An Italian coroner has written a book about migrants who died trying to reach Europe via the Mediterranean. One of the most heart-rending is that of a 14-year-old from Mali who died in a boat in the Mediterranean on April 18, 2015, who was carrying his school report card with him.

Stories of migrants who died trying to cross the Mediterranean are touching readers across social media: The book called 'Naufraghi senza Volto' ('The Drowned without a Face') tells of migrants who have the grades of a school report card sewn into their pockets, who carried with them soil from their native land kept in a plastic bag, or who carried with them a library card as if it were a business card for that new world they would not reach.

 
The stories were put together by Cristina Cattaneo, a coroner who has in recent years worked to identify the bodies of migrants and refugees who drowned at sea on their way to Europe. 

A report card 

The story commented on the most is that of a 14-year-old boy from Mali who died in a boat in the Mediterranean on April 18, 2015 but had carried his school report card with him. The popularity of the story is partially due to a cartoon that author Makkox did for the Italian newspaper Il Foglio in which fish and mollusks look at the report card and say ''Wow! all tens - a rare pearl'' in the depths of the Mediterranean, where the boy comes back to life in the cartoon. 

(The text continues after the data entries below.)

This is an optimization exercise on Yosys and OpenROAD, whose aim is small area, not a production implementation.
At most, simulation tests tie the RTL to the original design; equivalence was not proved.
The RTL of runs 2 and 3 was laid out without a check of its function.
Power and IR drop assume default switching activity.

==> design/flow/design.v <==
`default_nettype none
module debouncer(
    input  wire i_clk,
    input  wire i_rst,
    input  wire i_in,
    output wire o_rise
);
    reg q_in, r_in, r_last, different, o_deb, prev;
    reg [2:0] timer;
    wire ztimer = (timer == 3'd0);
    always @(posedge i_clk)
        if (i_rst) begin
            q_in <= 1'b0;
            r_in <= 1'b0;
            r_last <= 1'b0;
            different <= 1'b0;
            o_deb <= 1'b0;
            prev <= 1'b0;
            timer <= 3'd0;
        end else begin
            q_in <= i_in;
            r_in <= q_in;
            r_last <= r_in;
            timer <= ztimer ? {3{different}} : timer - 3'd1;
            different <= (different & ~ztimer) | (r_in ^ o_deb);
            if (ztimer)
                o_deb <= r_last;
            prev <= o_deb;
        end
    assign o_rise = o_deb & ~prev;
endmodule
`default_nettype wire
`default_nettype wire
module Clock_Generator (
    input  clk,
    input  rst,
    input  btnU,
    input  btnC,
    input  btnD,
    output reg tick,
    output reg reset
);
    wire eU, eC, eD;
    debouncer dU (.i_clk(clk), .i_rst(rst), .i_in(btnU), .o_rise(eU));
    debouncer dC (.i_clk(clk), .i_rst(rst), .i_in(btnC), .o_rise(eC));
    debouncer dD (.i_clk(clk), .i_rst(rst), .i_in(btnD), .o_rise(eD));
    reg pause;
    reg [1:0] i;
    reg [2:0] counter;
    reg slow_clk;
    wire pause_n = pause ^ eC;
    reg  ge;
    always @(*) begin
        case (i)
            2'd0: ge = (counter == 3'd7);
            2'd1: ge = (counter >= 3'd3);
            2'd2: ge = (counter != 3'd0);
            default: ge = 1'b1;
        endcase
    end
    wire toggle = ~pause_n & ge;
    always @(posedge clk) begin
        if (rst) begin
            pause <= 1'b0;
            i <= 2'd0;
            counter <= 3'd0;
            slow_clk <= 1'b0;
            tick <= 1'b0;
            reset <= 1'b0;
        end else begin
            pause <= pause_n;
            if (eD)
                i <= 2'd0;
            else if (~pause_n & eU)
                i <= i + 2'd1;
            if (eD | toggle)
                counter <= 3'd0;
            else if (~pause_n)
                counter <= counter + 3'd1;
            if (toggle)
                slow_clk <= ~slow_clk;
            tick <= toggle & ~slow_clk;
            reset <= eD;
        end
    end
endmodule
module Counter(
    input clk,
    input rst,
    input tick,
    input reset,
    output [31:0] data
);
    reg [3:0] a0, a1, b2, b4, b6, b7;
    reg [2:0] b3, b5;
    wire c0 = tick;
    wire c1 = c0 & (a0 == 4'd9);
    wire c2 = c1 & (a1 == 4'd9);
    wire c3 = c2 & (b2 == 4'd9);
    wire c4 = c3 & (b3 == 3'd5);
    wire c5 = c4 & (b4 == 4'd9);
    wire c6 = c5 & (b5 == 3'd5);
    wire c7 = c6 & (b6 == 4'd9);
    always @(posedge clk) begin
        if (rst | reset) begin
            a0 <= 4'd0; a1 <= 4'd0; b2 <= 4'd0; b3 <= 3'd0;
            b4 <= 4'd0; b5 <= 3'd0; b6 <= 4'd0; b7 <= 4'd0;
        end else begin
            if (c0) a0 <= (a0 == 4'd9) ? 4'd0 : a0 + 4'd1;
            if (c1) a1 <= (a1 == 4'd9) ? 4'd0 : a1 + 4'd1;
            if (c2) b2 <= (b2 == 4'd9) ? 4'd0 : b2 + 4'd1;
            if (c3) b3 <= (b3 == 3'd5) ? 3'd0 : b3 + 3'd1;
            if (c4) b4 <= (b4 == 4'd9) ? 4'd0 : b4 + 4'd1;
            if (c5) b5 <= (b5 == 3'd5) ? 3'd0 : b5 + 3'd1;
            if (c6) b6 <= (b6 == 4'd9) ? 4'd0 : b6 + 4'd1;
            if (c7) b7 <= (b7 == 4'd9) ? 4'd0 : b7 + 4'd1;
        end
    end
    assign data = {b7, b6, 1'b0, b5, b4, 1'b0, b3, b2, a1, a0};
endmodule
`default_nettype wire
module Seven_Seg(
    input clk,
    input rst,
    input [31:0] data,
    output [7:0] anode,
    output dp,
    output reg [6:0] cathode
);
    reg [6:0] lfsr;
    reg       step;    
    reg [2:0] idx;     
    reg       valid;   
    wire wrap = (lfsr == 7'd22);    
    always @(posedge clk) begin
        if (rst) begin
            lfsr <= 7'd0;
            step <= 1'b0;
            idx <= 3'd7;
            valid <= 1'b0;
        end else begin
            lfsr <= wrap ? 7'd0 : {lfsr[5:0], ~(lfsr[6] ^ lfsr[5])};
            step <= wrap;
            if (step) begin
                idx <= idx + 3'd1;
                valid <= 1'b1;
            end
        end
    end
    wire [7:0] sel = valid ? (8'd1 << idx) : 8'd0;
    assign anode = ~sel;
    assign dp = ~(sel[2] | sel[4] | sel[6]);
    wire [3:0] d = ({4{sel[0]}} & data[3:0])   | ({4{sel[1]}} & data[7:4])
                 | ({4{sel[2]}} & data[11:8])  | ({4{sel[3]}} & data[15:12])
                 | ({4{sel[4]}} & data[19:16]) | ({4{sel[5]}} & data[23:20])
                 | ({4{sel[6]}} & data[27:24]) | ({4{sel[7]}} & data[31:28]);
    always @(*) begin
        case (d)
            4'h0: cathode = 7'b1000000;
            4'h1: cathode = 7'b1111001;
            4'h2: cathode = 7'b0100100;
            4'h3: cathode = 7'b0110000;
            4'h4: cathode = 7'b0011001;
            4'h5: cathode = 7'b0010010;
            4'h6: cathode = 7'b0000010;
            4'h7: cathode = 7'b1111000;
            4'h8: cathode = 7'b0000000;
            4'h9: cathode = 7'b0010000;
            4'hA: cathode = 7'b0001000;
            4'hB: cathode = 7'b0000011;
            4'hC: cathode = 7'b1000110;
            4'hD: cathode = 7'b0100001;
            4'hE: cathode = 7'b0000110;
            default: cathode = 7'b0001110;
        endcase
    end
endmodule
`default_nettype wire
`timescale 1ns / 1ps
module Top(
    input clk,
    input rst,
    input btnU,
    input btnC,
    input btnD,
    output dp,
    output [7:0] SevenSegAn,
    output [6:0] SevenSegCat
);
    wire tick, reset;
    Clock_Generator Clock_Generator_inst(.clk(clk), .rst(rst), .btnU(btnU), .btnC(btnC), .btnD(btnD), .tick(tick), .reset(reset));
    wire [31:0] data;
    Counter Counter_inst(.clk(clk), .rst(rst), .tick(tick), .reset(reset), .data(data));
    Seven_Seg Seven_Seg_inst(.clk(clk), .rst(rst), .data(data), .anode(SevenSegAn), .dp(dp), .cathode(SevenSegCat));
endmodule
==> design/flow/run.sh <==
#!/bin/bash
# synth_recipe.tcl (not shown) runs the flow's synth.tcl, then flattens the netlist and writes it again
# the make line also repeats each setting of config.mk as NAME=value (left out here)
make -C /OpenROAD-flow-scripts/flow DESIGN_CONFIG=/design/flow/config.mk WORK_HOME=/design/flow/orfs CLKGATE_MAP_FILE= SYNTH_SCRIPT=/design/flow/synth_recipe.tcl finish
==> design/flow/config.mk <==
export PLATFORM = sky130hd
export DESIGN_NAME = Top
export DESIGN_NICKNAME = Top
export VERILOG_FILES = /design/flow/design.v
export SDC_FILE = /design/flow/constraint.sdc
export NUM_CORES = 4
export LEC_CHECK = 0
export CAP_MARGIN = 20
export CORE_MARGIN = 2
export CORE_UTILIZATION = 40
export SLEW_MARGIN = 20
==> design/flow/constraint.sdc <==
create_clock -name core_clock -period 10.0 [get_ports {clk}]
set_input_delay 2.0000 -clock core_clock [delete_from_list [all_inputs] [get_ports {clk}]]
set_output_delay 2.0000 -clock core_clock [all_outputs]
set_load 0.01 [all_outputs]
==> results by group, run 1 <==
Clock network
  • H-tree lvl count: 3
  • Root Buffer: clkbuf_8
  • Clk buf depth: 2
  • Num CTS Buffers: 9
  • Clock sink count: 78
  • TritonCTS clock tree: built
  • Post-CTS Setup Inserts: 0
  • Clk slew on worst S/H paths: 0.09 ns
  • Clock Latency Late Sink: 0.35 ns
  • Post_cts resized: 0
  • Number of hold buffers added after cts: 0

Synth
  • Post-synth ARST share: 0%
  • Synthesized Nets: 464
  • EDFF count, synth: 0
  • Post-synthesis sequential area ratio: 40.0%
  • Synthesized cell area: 3900 um^2
  • Main flop type after synthesis: dfxtp_1
  • Synth Register Bits: 78
  • Syn_area_per_cell: 9.01 um^2
  • Distinct cells, synth: 57
  • Post-synthesis cell count: 433
  • Synth warn: 4

Global route
  • First-pass GRT wire length: 12,700 um
  • Global Route Usage Sum: 15.4%
  • Vias in the first global route: 2,779
  • Largest net degree at the start of global routing: 37
  • Initial antenna violation count: 0
  • Grt total ovfl: 0

STA
  • Final Setup Violations: 0
  • Fin Hold WS: 0.433 ns
  • RSZ-0062 raised after global routing: false
  • Fin. Hold Viols: 0
  • Fmax: 0.184 GHz
  • Slew @ Worst Pin: 0.963 ns
  • Pins Over Slew Limit: 0
  • Tmin final: 5.45 ns
  • Tcrit/Tclk final: 54.5%
  • Max Clock Skew: 0.00906 ns
  • Setup TNS: 0 ns
  • Slew headroom: 35.8%

Worst hold path
  • Hold depth: 1
  • Hold Path Class: flop to flop
  • Min-delay src: Clock_Generator_inst.dD.timer[0]

Die
  • Die area: 10,600 um^2
  • Row count: 36
  • Initial core utilization: 40.5%
  • Total core area: 9640 um^2
  • Die Span Y: 103 um
  • # IOs: 21
  • Horiz. Die Dim: 103 um

Layout
  • Antenna diodes: 0
  • Area Overhead vs Synth: 12.3%
  • Layout Cells excl Fill: 584
  • Nets: 477
  • Layout cells sized above 1: 5.32%

Critical path
  • CP peak stage delay: 0.71 ns
  • Cell family with most CP delay: compound AO/OA/AOI/OAI gates
  • Register-to-Register Setup Slack: 8.06 ns
  • Cells along the critical path: inv_1 > ha_1 > a22oi_1 > o21ai_0 > o21ai_1 > inv_1 > ha_1 > o31ai_1 > clkdlybuf4s50_1
  • Reg2Reg Depth: 5
  • WP depth: 9
  • Slowest CP cell: dfxtp_1
  • Max Fanout on Critical Path: 16
  • CP required: 8.00 ns
  • Crit end category: output port
  • Crit path kind: flop to output port
  • Bufs and invs on worst path: 3
  • Worst path arrival time: 3.45 ns
  • Startpoint types: flop
  • Setup crit start: Seven_Seg_inst.idx[2]
  • FF-to-FF Start: Counter_inst.a0[0]

Power
  • Seq pwr share: 49.5%
  • Clock share of power: 34.7%
  • Peak VDD IR: 120 uV
  • Sw Pwr: 0.000197 W
  • Pwr/cell area: 160 nW/um^2
  • Combinational share of power: 15.8%
  • Switch share: 28.2%
  • Leak: 1.82 nW
  • Pint: 0.000504 W

Routing
  • WL per Instance: 12.9 um
  • TritonRoute pass-1 iters: 5
  • Antenna Nets Post-Route: 0
  • 1st-iter DRT viols: 146
  • Via density: 5.03
  • DRC: 0
  • Final WL: 7520 um
  • Total number of vias: 2,939

Status
  • Status: finished clean

Place
  • Dpl cells: 568
  • DP HPWL: 5280 um
  • Port bufs: 20
  • Final GP Congestion: 0.895

Run
  • Max Cap Violations: 0
[registers in the layout, summed over array words and instances (netlist names), 2 cells and up]
name                           count
Seven_Seg_inst.lfsr                7
Counter_inst.a0                    4
Counter_inst.a1                    4
Counter_inst.b2                    4
Counter_inst.b4                    4
Counter_inst.b6                    4
Counter_inst.b7                    4
Clock_Generator_inst.counter       3
Clock_Generator_inst.dC.timer      3
Clock_Generator_inst.dD.timer      3
Clock_Generator_inst.dU.timer      3
Counter_inst.b3                    3
Counter_inst.b5                    3
Seven_Seg_inst.idx                 3
Clock_Generator_inst.i             2
[layout make-up]
class / count / area (um^2)
flip-flops and latches: 78 / 1560
clock buffers: 9 / 124
fillers: 993 / 5260
multi-input cells: 313 / 2150
clock inverters: 7 / 81.3
inverters: 23 / 86.3
well taps: 133 / 166
repair buffers: 21 / 208
[metal layers]
layer / track usage, % / wire [um] / share of wire [%] / vias up
met5: 0 / 0 / 0 / -
met4: 5.67 / 119 / 1.6 / 0
met3: 4.07 / 318 / 4.2 / 9
met2: 25.8 / 3500 / 47 / 42
met1: 19.1 / 3580 / 48 / 1368
li1: - / - / - / 1520
[stage by stage]
step | power, W | utilization [%] | instance area, um^2 | setup WS (ns)
after floorplan | 0.000444 | - | 3900 | 5.86
after global placement | 0.000460 | 43.3 | 4180 | 5.10
final | 0.000702 | 45.5 | 4380 | 4.55
after CTS | 0.000716 | 45.5 | 4380 | 4.57
after global routing | 0.000747 | 45.5 | 4380 | 4.25
after detailed placement | 0.000466 | 43.3 | 4180 | 4.96
[power groups by stage]
| stage | registers, W | logic [W] | clock network, W |
|---|---|---|---|
| global route | 0.000350 | 0.000129 | 0.000267 |
| finish | 0.000347 | 0.000111 | 0.000244 |
| CTS | 0.000347 | 0.000113 | 0.000255 |
| floorplan | 0.000351 | 0.0000933 | 0 |
| global placement | 0.000353 | 0.000107 | 0 |
| detailed placement | 0.000354 | 0.000112 | 0 |
[worst paths after layout]
| kind | to |
|---|---|
| min | Clock_Generator_inst.dD.timer[0] |
| max reg2reg | Counter_inst.b6[3] |
| min reg2reg | Clock_Generator_inst.dD.timer[0] |
| max | SevenSegCat[2] |
[worst reg2reg max path: stages (launching register included)]
cell     delay [ns]
dfxtp_1        0.47
and3_1         0.30
and4_1         0.51
nand3_2        0.17
or3_1          0.37
nand3_1        0.08
[cell usage in the layout (no fill, tap or decap), drive strengths merged, types with 3 or more instances in the layout]
cell type and instances:
dfxtp 78, nor2 44, nor2b 29, ha 26, inv 26, nand2 25
a21oi 24, mux2i 21, clkdlybuf4s50 20, nand3 18, xor2 16, o21ai 13
clkbuf 9, xnor2 8, a211oi 8, nor3b 8, and3 7, nand2b 7
nand3b 6, a22o 5, nand4 5, nor3 5, a22oi 4, and4 3
or3 3, and2 3, clkinv 3
[cells in the mapped netlist (2+ instances only)]
master | number | area [um^2]
a211oi_1 | 8 | 60.1
a21oi_1 | 24 | 120
a222oi_1 | 2 | 20.0
a22o_1 | 5 | 43.8
a22oi_1 | 4 | 30.0
a31oi_1 | 2 | 12.5
and2_1 | 2 | 12.5
and3_1 | 7 | 43.8
and3b_1 | 2 | 17.5
and4_1 | 3 | 26.3
buf_1 | 3 | 11.3
buf_2 | 4 | 20.0
buf_4 | 4 | 30.0
clkbuf_1 | 6 | 22.5
dfxtp_1 | 78 | 1560
ha_1 | 26 | 325
inv_1 | 23 | 86.3
mux2i_1 | 21 | 210
nand2_1 | 23 | 86.3
nand2b_1 | 7 | 43.8
nand3_1 | 17 | 85.1
nand3b_1 | 6 | 45.0
nand4_1 | 5 | 31.3
nand4b_1 | 2 | 17.5
nor2_1 | 44 | 165
nor2b_1 | 29 | 181
nor3_1 | 5 | 25.0
nor3b_1 | 7 | 52.6
o21ai_0 | 11 | 55.1
o21ai_1 | 2 | 10.0
or3_1 | 3 | 18.8
xnor2_1 | 8 | 70.1
xor2_1 | 16 | 140
[cells by family (layout without fill, tap and decap cells)]
kind of cell | count (synthesis) | after routing | share of synthesized area [%]
and+or+nand+nor | 172 | 172 | 24.5
DFF | 78 | 78 | 40.0
AOI/OAI and AO/OA | 70 | 70 | 11.6
buffers and inverters | 42 | 60 | 4.78
adders and majority gates | 26 | 26 | 8.34
xor gates and xnor gates | 24 | 24 | 5.39
muxes | 21 | 21 | 5.39
==> run 2: changes to the inputs <==
--- a/design/flow/design.v
+++ b/design/flow/design.v
@@ -166,12 +166,12 @@
             4'h7: cathode = 7'b1111000;
             4'h8: cathode = 7'b0000000;
             4'h9: cathode = 7'b0010000;
-            4'hA: cathode = 7'b0001000;
-            4'hB: cathode = 7'b0000011;
-            4'hC: cathode = 7'b1000110;
-            4'hD: cathode = 7'b0100001;
-            4'hE: cathode = 7'b0000110;
-            default: cathode = 7'b0001110;
+            4'hA: cathode = 7'b0100100;
+            4'hB: cathode = 7'b0110000;
+            4'hC: cathode = 7'b0011001;
+            4'hD: cathode = 7'b0010010;
+            4'hE: cathode = 7'b0000010;
+            default: cathode = 7'b1111000;
         endcase
     end
 endmodule
==> design/flow/flow/run.sh (new file) <==
#!/bin/bash
# Own layout flow: the standard synthesis, then an area re-mapping of its
# combinational logic (registers untouched), then the standard layout steps
# with small port buffers and a clock tree without dummy loads.
set -euo pipefail
W=$(pwd)
F=$W/flow
R=$W/orfs/results/$FLOW_PLATFORM/Top/base
YOSYS=${YOSYS_EXE:-$(command -v yosys || echo /OpenROAD-flow-scripts/tools/install/yosys/bin/yosys)}

bash standard.sh synth > $W/standard_synth.log 2>&1

cp $R/1_2_yosys.v $W/standard_synth_netlist.v
REMAP_LIB=$FLOW_HOME/platforms/sky130hd/lib/sky130_fd_sc_hd__tt_025C_1v80.lib \
REMAP_IN=$W/standard_synth_netlist.v REMAP_OUT=$W/remapped.v REMAP_ABC=$F/abc.script \
  $YOSYS -c $F/remap.tcl > $W/remap.log 2>&1
cp $W/remapped.v $R/1_2_yosys.v
rm -f $R/1_synth.odb

export BUFFER_PORTS_ARGS="-buffer_cell sky130_fd_sc_hd__buf_1"
export CTS_ARGS="$(cat $F/cts_args.txt)"
bash standard.sh > $W/standard_layout.log 2>&1
==> design/flow/flow/abc.script (new file) <==
strash
&get -n
&deepsyn -T 30
&put
dch -f
&get -n
&nf -a -R 1000
&put
topo
==> design/flow/flow/cts_args.txt (new file) <==
-sink_clustering_enable -repair_clock_nets -dont_use_dummy_load -buf_list sky130_fd_sc_hd__clkbuf_8 -root_buf sky130_fd_sc_hd__clkbuf_8 -sink_clustering_size 30 -sink_clustering_max_diameter 100 -sink_clustering_levels 1
==> design/flow/flow/remap.tcl (new file) <==
# Re-map the combinational logic of the standard synthesis netlist for area.
# The flip-flops stay as they are: same instances, names and cell types.
set lib $::env(REMAP_LIB)
yosys read_liberty -ignore_miss_func $lib
yosys blackbox sky130_fd_sc_hd__dfxtp_1
yosys read_verilog $::env(REMAP_IN)
yosys hierarchy -top $::env(FLOW_TOP)
yosys flatten
yosys opt_clean -purge
yosys abc -liberty $lib -dont_use *lpflow* -dont_use *probe* -script $::env(REMAP_ABC)
yosys opt_clean -purge
yosys hilomap -singleton -hicell sky130_fd_sc_hd__conb_1 HI -locell sky130_fd_sc_hd__conb_1 LO
yosys splitnets
yosys opt_clean -purge
yosys stat -liberty $lib
yosys write_verilog -noattr -nohex -nodec $::env(REMAP_OUT)
==> design/flow/standard.sh (new file) <==
#!/bin/bash
# synth_recipe.tcl (not shown) runs the flow's synth.tcl, then flattens the netlist and writes it again
# the make line also repeats each setting of config.mk as NAME=value (left out here)
make -C /OpenROAD-flow-scripts/flow DESIGN_CONFIG=/design/flow/config.mk WORK_HOME=/design/flow/orfs CLKGATE_MAP_FILE= SYNTH_SCRIPT=/design/flow/synth_recipe.tcl "${@:-finish}"
removed: design/flow/run.sh
==> run 2 against run 1 <==
Net effect: combinational power decreased by 79%; synthesized area decreased by 22%; wire length decreased by 27%; hold slack improved by 0.0034 ns; cell count decreased by 19%; via count decreased by 21%; total power decreased by 26%; clock skew increased by 0.020 ns; global-route usage decreased by 1.2 points; count of clock-buffer cells in the layout unchanged; non-clock buffer count unchanged; largest power group unchanged.
==> results by group, run 2 <==
Status
  • Status: finished clean

Die
  • Die Span Y: 91.1 um
  • Row count: 31
  • Die area: 8290 um^2
  • Total core area: 7290 um^2
  • Initial core utilization: 41.6%
  • # IOs: 21
  • Horiz. Die Dim: 91.1 um

Critical path
  • CP required: 10.21 ns
  • Worst setup endpoint: Counter_inst.b7[1]
  • Crit end category: flop
  • Startpoint types: flop
  • R2R Path End: Counter_inst.b7[1]
  • Worst path arrival time: 4.81 ns
  • FF-to-FF Start: Clock_Generator_inst.tick
  • Register-to-Register Setup Slack: 5.40 ns
  • Setup crit start: Clock_Generator_inst.tick
  • Max Fanout on Critical Path: 7
  • Crit path kind: flop to flop
  • Reg2Reg Depth: 22

Place
  • DP HPWL: 4000 um
  • Port bufs: 20
  • Final GP Congestion: 0.875

Layout
  • Area Overhead vs Synth: 11.1%
  • Layout cells sized above 1: 2.94%
  • Top reg by flops: Seven_Seg_inst.lfsr
  • Max reg flops: 7
  • Most common cell after layout, fill and taps aside: dfxtp_1
  • Antenna diodes: 0
  • Most frequent cells in the layout: dfxtp_1, nor2_1, nor3_1
  • Nets: 381
  • Utilization after layout: 46.2%

Routing
  • 1st-iter DRT viols: 85
  • Total number of vias: 2,318
  • Antenna Nets Post-Route: 0
  • DRC: 0
  • Via density: 4.90
  • WL per Instance: 11.6 um
  • Final WL: 5490 um
  • TritonRoute pass-1 iters: 4

Clock network
  • TritonCTS clock tree: built
  • Clock Latency Late Sink: 0.35 ns
  • Clock sink count: 78
  • Clk slew on worst S/H paths: 0.09 ns
  • H-tree lvl count: 3
  • Post-CTS Setup Inserts: 0
  • Clk buf depth: 2
  • Root Buffer: clkbuf_8
  • Num CTS Buffers: 9
  • Number of hold buffers added after cts: 0
  • Post_cts resized: 0

STA
  • RSZ-0062 raised after global routing: false
  • Tcrit/Tclk final: 46.0%
  • Fin Hold WS: 0.437 ns
  • Max Clock Skew: 0.0287 ns
  • Fin. Hold Viols: 0
  • Tmin final: 4.60 ns
  • Final Setup Violations: 0
  • Fmax: 0.217 GHz
  • Setup TNS: 0 ns
  • Slew headroom: 45.5%
  • Slew @ Worst Pin: 0.817 ns
  • Pins Over Slew Limit: 0

Global route
  • First-pass GRT wire length: 9540 um
  • Initial antenna violation count: 0
  • Largest net degree at the start of global routing: 45
  • Grt total ovfl: 0
  • Global Route Usage Sum: 14.2%
  • Vias in the first global route: 2,140

Power
  • Combinational share of power: 4.5%
  • Switch share: 21.5%
  • Sw Pwr: 0.000113 W
  • Pwr/cell area: 155 nW/um^2
  • Leak: 1.19 nW
  • Peak VDD IR: 79.8 uV
  • Total power draw: 0.000523 W
  • Seq pwr share: 62.2%
  • Clock share of power: 33.2%
  • Pint: 0.000410 W

Synth
  • Syn_area_per_cell: 8.82 um^2
  • Post-synthesis cell count: 344
  • Synthesized Nets: 349
  • Synthesized cell area: 3030 um^2
  • Synth warn: 4

Run
  • Max Cap Violations: 0

Worst hold path
  • Hold Path Class: flop to flop
[run 2: changes by cell type in the layout (fill, tap and decap cells not counted), sizes merged, moves of 6 or more]
cell,before,now
mux2i,21,3
xor2,16,8
clkdlybuf4s50,20,0
nor2b,29,21
buf,1,20
ha,26,0
nand2b,7,13
inv,26,0
nor3,5,29
nand3,18,6
and2,3,12
nor3b,8,0
[run 2: worst min-delay path by stage]
| stage | startpoint | to | slack, ns | depth (start not counted) |
|---|---|---|---|---|
| after floorplan | Clock_Generator_inst.dD.prev | Clock_Generator_inst.reset | 0.39 | 1 |
| after global placement | Clock_Generator_inst.dD.prev | Clock_Generator_inst.reset | 0.41 | 1 |
| after detailed placement | Clock_Generator_inst.dD.prev | Clock_Generator_inst.reset | 0.40 | 1 |
| after CTS | Clock_Generator_inst.slow_clk | Clock_Generator_inst.tick | 0.44 | 1 |
| after global routing | Clock_Generator_inst.slow_clk | Clock_Generator_inst.tick | 0.45 | 1 |
| final | Clock_Generator_inst.dD.prev | Clock_Generator_inst.reset | 0.44 | 1 |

That internal pocket sewn into the boy's clothing in which the report card was kept is the only detail that manages to tell a bit about the boy's life. The faded, folded-up envelope carried the words ''Bulletin Scolaire'' and ''mathematics, sciences physiques'', the book says. 

Fragments of identities to restore dignity 

Cattaneo gives fragments of the victims' identities and tries to reconstruct them to restore a bit of dignity to those who desperately sought to flee their homes in search of a better life. She also tells of the finding of the body of an Eritrean boy who had been carrying a sack of earth from his native land and another one of a boy from Ghana who had taken a library card with him. 

These attempts to bring a bit of the past with them can be seen as attempts not to disappear entirely, teaching that one can die while still carrying hope, the book seems to imply.